Display and submit language model evaluations
Merge Lora adapters with a base model
Display genomic embedding leaderboard
Evaluate code generation with diverse feedback types
Create demo spaces for models on Hugging Face
Calculate survival probability based on passenger details
Evaluate LLM over-refusal rates with OR-Bench
Measure over-refusal in LLMs using OR-Bench
View NSQL Scores for Models
Display LLM benchmark leaderboard and info
Display leaderboard for earthquake intent classification models
View and submit LLM benchmark evaluations
View and submit machine learning model evaluations
Leaderboard is a platform designed for Model Benchmarking, allowing users to display and submit language model evaluations. It serves as a centralized hub where researchers and developers can compare the performance of different language models across various tasks and metrics. By providing a transparent and standardized environment, Leaderboard facilitates innovation and collaboration in the field of AI.
• Customizable Metrics: Evaluate models based on multiple criteria such as accuracy, F1-score, ROUGE score, and more.

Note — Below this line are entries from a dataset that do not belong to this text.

## config.mk

```make
export PLATFORM = sky130hd
export DESIGN_NAME = rand_arbiter
export DESIGN_NICKNAME = d
export VERILOG_FILES = /design/src/rtl/rand_arbiter.sv
export SDC_FILE = /design/constraint.sdc
export NUM_CORES = 1
export LEC_CHECK = 0
export ABC_AREA = 1
export CAP_MARGIN = 20
export CELL_PAD_IN_SITES_DETAIL_PLACEMENT = 1
export CELL_PAD_IN_SITES_GLOBAL_PLACEMENT = 1
export CORE_UTILIZATION = 34
export CTS_CLUSTER_SIZE = 24
export DETAILED_ROUTE_END_ITERATION = 6
export GPL_TIMING_DRIVEN = 0
export PLACE_DENSITY_LB_ADDON = 0.15
export SETUP_SLACK_MARGIN = 0.15
export SLEW_MARGIN = 20
export SYNTH_ARGS = -nofsm -noshare
export SYNTH_HDL_FRONTEND = slang
export SYNTH_SLANG_ARGS = --single-unit
```

## constraint.sdc

```tcl
create_clock -name clk -period 2.45 [get_ports clk]
set_input_delay 0.49 -clock clk [delete_from_list [all_inputs] [get_ports clk]]
set_output_delay 0.49 -clock clk [all_outputs]
set_load 0.05 [all_outputs]
```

• Real-Time Tracking: Stay updated with the latest submissions and benchmarking results.
• Model Comparison: Directly compare performance across different models and tasks.

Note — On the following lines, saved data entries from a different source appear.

--- src/rtl/key_debounce_pkg.sv ---
// key_debounce shared constants and helpers.
// Autorepeat timing used when KEY_DEBOUNCE_AUTOREPEAT_EN is defined.
package key_debounce_pkg;

  localparam int REPEAT_DELAY_US  = 500000;
  localparam int REPEAT_PERIOD_US = 100000;

  function automatic int clog2_min1(input int v);
    return (v <= 2) ? 1 : $clog2(v);
  endfunction

endpackage

--- src/rtl/key_debounce_bit.sv ---
// One key bit: 2-FF sync, debounce counter, press/release pulses.
// KEY_DEBOUNCE_AUTOREPEAT_EN adds a typematic repeat counter.
module key_debounce_bit
  import key_debounce_pkg::*;
#(
  parameter int DB_CYCLES     = 1,
  parameter int ACTIVE_LOW    = 1
`ifdef KEY_DEBOUNCE_AUTOREPEAT_EN
  ,
  parameter int REPEAT_DELAY  = 1,
  parameter int REPEAT_PERIOD = 1
`endif
) (
  input  logic clk,
  input  logic reset,
  input  logic key_raw,
  output logic key_sw,
  output logic key_press,
  output logic key_release
);

  localparam int CNT_W = clog2_min1(DB_CYCLES + 1);
  localparam logic [CNT_W-1:0] CNT_LAST =
    CNT_W'(DB_CYCLES - 1);
  localparam logic IDLE = (ACTIVE_LOW != 0);

  logic             r_s1;
  logic             r_s2;
  logic             r_sw;
  logic             r_press;
  logic             r_rel;
  logic [CNT_W-1:0] r_cnt;
  logic             w_lvl;
  logic             w_acc;

  // Sync holds the raw pin level; normalise after it.
  assign w_lvl = IDLE ? ~r_s2 : r_s2;
  assign w_acc = (w_lvl != r_sw) && (r_cnt == CNT_LAST);

  always_ff @(posedge clk) begin
    if (!reset) begin
      r_s1    <= IDLE;
      r_s2    <= IDLE;
      r_sw    <= 1'b0;
      r_press <= 1'b0;
      r_rel   <= 1'b0;
      r_cnt   <= '0;
    end else begin
      r_s1    <= key_raw;
      r_s2    <= r_s1;
      r_press <= w_acc & w_lvl;
      r_rel   <= w_acc & ~w_lvl;
      if (w_lvl == r_sw) begin
        r_cnt <= '0;
      end else if (w_acc) begin
        r_sw  <= w_lvl;
        r_cnt <= '0;
      end else begin
        r_cnt <= r_cnt + 1'b1;
      end
    end
  end

  assign key_sw      = r_sw;
  assign key_release = r_rel;

`ifdef KEY_DEBOUNCE_AUTOREPEAT_EN
  localparam int RD = (REPEAT_DELAY  < 1) ? 1 : REPEAT_DELAY;
  localparam int RP = (REPEAT_PERIOD < 1) ? 1 : REPEAT_PERIOD;
  localparam int RM = (RD > RP) ? RD : RP;
  localparam int REP_W = clog2_min1(RM + 1);

  logic [REP_W-1:0] r_rep;
  logic             r_first;
  logic             r_rpt;
  logic [REP_W-1:0] w_lim;

  assign w_lim = r_first ? REP_W'(RD - 1) : REP_W'(RP - 1);

  always_ff @(posedge clk) begin
    if (!reset) begin
      r_rep   <= '0;
      r_first <= 1'b1;
      r_rpt   <= 1'b0;
    end else begin
      r_rpt <= 1'b0;
      if (!r_sw || w_acc) begin
        r_rep   <= '0;
        r_first <= 1'b1;
      end else if (r_rep == w_lim) begin
        r_rep   <= '0;
        r_first <= 1'b0;
        r_rpt   <= 1'b1;
      end else begin
        r_rep <= r_rep + 1'b1;
      end
    end
  end

  assign key_press = r_press | r_rpt;
`else
  assign key_press = r_press;
`endif

endmodule

--- src/rtl/key_debounce.sv ---
// Board key conditioner: per-bit sync + debounce + edge pulses.
// KEY_DEBOUNCE_AUTOREPEAT_EN enables typematic repeat on key_press.
module key_debounce
  import key_debounce_pkg::*;
#(
  parameter int CLK_MHZ          = 50,
  parameter int KEY_WIDTH        = 4,
  parameter int DEBOUNCE_US      = 10000,
  parameter int ACTIVE_LOW       = 1
`ifdef KEY_DEBOUNCE_AUTOREPEAT_EN
  ,
  parameter int REPEAT_DELAY_US  = key_debounce_pkg::REPEAT_DELAY_US,
  parameter int REPEAT_PERIOD_US = key_debounce_pkg::REPEAT_PERIOD_US
`endif
) (
  input  logic                 clk,
  input  logic                 reset,
  input  logic [KEY_WIDTH-1:0] key_raw,
  output logic [KEY_WIDTH-1:0] key_sw,
  output logic [KEY_WIDTH-1:0] key_press,
  output logic [KEY_WIDTH-1:0] key_release
);

  localparam int DB_RAW    = CLK_MHZ * DEBOUNCE_US;
  localparam int DB_CYCLES = (DB_RAW < 1) ? 1 : DB_RAW;

  for (genvar g = 0; g < KEY_WIDTH; g++) begin : g_bit
    key_debounce_bit #(
      .DB_CYCLES    (DB_CYCLES),
      .ACTIVE_LOW   (ACTIVE_LOW)
`ifdef KEY_DEBOUNCE_AUTOREPEAT_EN
      ,
      .REPEAT_DELAY (CLK_MHZ * REPEAT_DELAY_US),
      .REPEAT_PERIOD(CLK_MHZ * REPEAT_PERIOD_US)
`endif
    ) u_bit (
      .clk        (clk),
      .reset      (reset),
      .key_raw    (key_raw[g]),
      .key_sw     (key_sw[g]),
      .key_press  (key_press[g]),
      .key_release(key_release[g])
    );
  end

endmodule

--- config.mk ---
export PLATFORM = sky130hd
export DESIGN_NAME = key_debounce
export DESIGN_NICKNAME = d
export VERILOG_FILES = /design/src/rtl/key_debounce_pkg.sv /design/src/rtl/key_debounce_bit.sv /design/src/rtl/key_debounce.sv
export SDC_FILE = /design/constraint.sdc
export NUM_CORES = 1
export LEC_CHECK = 0
export CORE_UTILIZATION = 30
export DETAILED_ROUTE_END_ITERATION = 6
export GPL_TIMING_DRIVEN = 0
export SETUP_SLACK_MARGIN = 0.05
export SLEW_MARGIN = 10
export SYNTH_ARGS = -nofsm -noshare
export SYNTH_HDL_FRONTEND = slang
export SYNTH_HIERARCHICAL = 1
export SYNTH_SLANG_ARGS = --single-unit
--- constraint.sdc ---
create_clock -name clk -period 1.8 [get_ports clk]
set_clock_uncertainty 0.2 [all_clocks]
set_input_delay 0.36 -clock clk [delete_from_list [all_inputs] [get_ports clk]]
set_output_delay 0.36 -clock clk [all_outputs]
set_load 0.05 [all_outputs]
==> results_dict.tcl <==
set metrics [dict create \
    outcome "complete, but fails checks" \
    violations "negative setup slack" \
    relSlewSlack 0.678 \
    synth_seq_cells 96 \
    vias 3402 \
    cp.arrival_ns 1.90 \
    synthesis.area_mm2 0.00428 \
    final_net_count 533 \
    power_density_mw_per_mm2 693 \
    layout_common_cells "dfxtp_1, xor2_1, buf_4" \
    p_int_mw 3.13 \
    cts_buffer_depth 2 \
    dpl_cell_area_mm2 0.00468 \
    layout-drive-gt1-share 0.317 \
    pin_count 18 \
    ir_worst_vdd_mv 0.506 \
    synthArstFlopShare 0 \
    setup_slack_ns -0.0178 \
    syn_area_per_cell_um2 9.38 \
    grt_max_degree 17 \
    numCtsBuffers 9 \
    p_leak_nw 2.05 \
    dp_hpwl_um 5590 \
    numClockSinks 96 \
    num_rows 43 \
    h-tree-depth 3 \
    synth_area_leader_cell "dfxtp_1" \
    dp_slack_ns -0.674 \
    antenna_left 0 \
    drc 0 \
    via_per_inst 4.81 \
    power_frac_seq 0.544 \
    syn_nets 466 \
    antenna_found_initial 0 \
    cp_num_buf_inv 4 \
    synthCells 456 \
    path_class "flop to flop" \
    power.share.switching 0.207 \
    core_mm2 0.0139 \
    crit_path_frequent_cell "buf_6" \
    grt_pass1_wl_um 15000 \
    fin_crit_ns 1.82 \
    p_switching_mw 0.815 \
    hold_violations 0 \
    grt_pass1_vias 3218 \
    fp.dieW_um 121 \
    synth_enable_flop_cells 0 \
    setup_viol 5 \
    critPathSlowestCell "dfxtp_2" \
    clk_latency_ns 0.34 \
    die_h_um 121 \
    grt-ovfl-total 0 \
    hold_buffers 0 \
    hp-class "flop to flop" \
    nFillCells 1335 \
    rsz0062_at_grt "yes" \
    avgRoutedWirePerCell_um 12.8 \
    wl_um 9070 \
    drt_iter0_markers 203 \
    required_ns 1.88 \
    slowest_delay_ns 0.33 \
    maxSlewViolCount 0 \
    start_kind "flop" \
    worst-path-max-fanout 5 \
    dr.pass1.iters 6 \
    antenna_cells 0 \
    yosysSeqAreaShare 0.449 \
    track_usage 0.130 \
    synth_area_leaders "dfxtp_1, xor2_1, nor2_1" \
    fmax_ghz 0.550 \
    gp_congestion 0.741 \
    synth-main-ff-cell "dfxtp_1" \
    crit_family "buffers and inverters" \
    post-route-period-util 1.01 \
    dieArea_mm2 0.0147 \
    worst_setup_path_end_kind "flop" \
    design_area_mm2 0.00569 \
    io_buffers 17 \
    yosysTopAreaCellShare 0.449 \
    root_buffer "clkbuf_16" \
    cts_tree "done" \
    yosys_warnings 6 \
    areaGrowthSynthToFinish_pct 32.9 \
    cp_cell_sequence "ha_4 -> and4_1 -> buf_6 -> and4b_4 -> a21o_1 -> buf_6 -> buf_12 -> buf_8 -> nor2_2" \
    final_common_cell "dfxtp_1" \
    worstMarginPinSlew_ns 0.484 \
    power_frac_comb 0.029 \
    p_clk_frac 0.428 \
    clk_pin_slew_ns 0.06 \
    maxCapViolations 0 \
    initial_core_util 0.308 \
    yosysUniqueCellTypes 29 \
]
[layout make-up]
| class | instances | area (µm²) | share of cell area |
|---|---|---|---|
| buffer | 20 | 189 | 0.0332 |
| clock buffer | 14 | 244 | 0.0429 |
| clock inverter | 1 | 5.00 | 0.000880 |
| inverter | 16 | 60.1 | 0.0106 |
| multi-input combinational | 320 | 2390 | 0.421 |
| sequential | 96 | 1940 | 0.341 |
| tap | 180 | 225 | 0.0396 |
| timing repair buffer | 60 | 627 | 0.110 |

• Filtering and Sorting: Easily filter models by task type, model size, or submission date.
• Submission Interface: Seamlessly submit your own model evaluations for inclusion on the leaderboard.
• Version Control: Track improvements in model performance over time with version history.

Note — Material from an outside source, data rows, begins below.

$ cat config.mk
export PLATFORM = sky130hd
export DESIGN_NAME = bus_arbiter_rr
export DESIGN_NICKNAME = d
export VERILOG_FILES = /design/src/rtl/bus_arbiter_rr_pkg.sv /design/src/rtl/bus_arbiter_rr_pick.sv /design/src/rtl/bus_arbiter_rr.sv
export SDC_FILE = /design/constraint.sdc
export NUM_CORES = 1
export LEC_CHECK = 0
export BUFFER_PORTS_ARGS = -buffer_cell sky130_fd_sc_hd__buf_4
export CORE_AREA = 2 2 39 41
export CTS_BUF_LIST = sky130_fd_sc_hd__clkbuf_2
export CTS_CLUSTER_DIAMETER = 60
export CTS_CLUSTER_SIZE = 24
export DETAILED_ROUTE_END_ITERATION = 7
export DIE_AREA = 0 0 41 43
export PLACE_DENSITY = 0.73
export SLEW_MARGIN = 20
export SYNTH_ARGS = -nofsm -noshare
export SYNTH_HDL_FRONTEND = slang
export SYNTH_SLANG_ARGS = --single-unit
$ cat constraint.sdc
create_clock -name clk -period 2.65 [get_ports clk]
set_clock_uncertainty 0.15 [all_clocks]
set_input_delay 0.265 -clock clk [delete_from_list [all_inputs] [get_ports clk]]
set_output_delay 0.265 -clock clk [all_outputs]
set_load 0.01 [all_outputs]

• Shareable Results: Generate and share links to specific model comparisons or benchmarking results.
How do I submit my model to the Leaderboard?
To submit your model, navigate to the submission interface, provide the required evaluation data, and follow the step-by-step instructions. Ensure your data meets the specified format and metrics requirements.
What types of models can I benchmark?
Leaderboard supports a wide range of language models, including but not limited to transformer-based models, RNNs, and traditional machine learning models.
Can I compare models across different tasks or metrics?
Yes, Leaderboard allows you to filter and compare models based on specific tasks or metrics, enabling detailed performance analysis.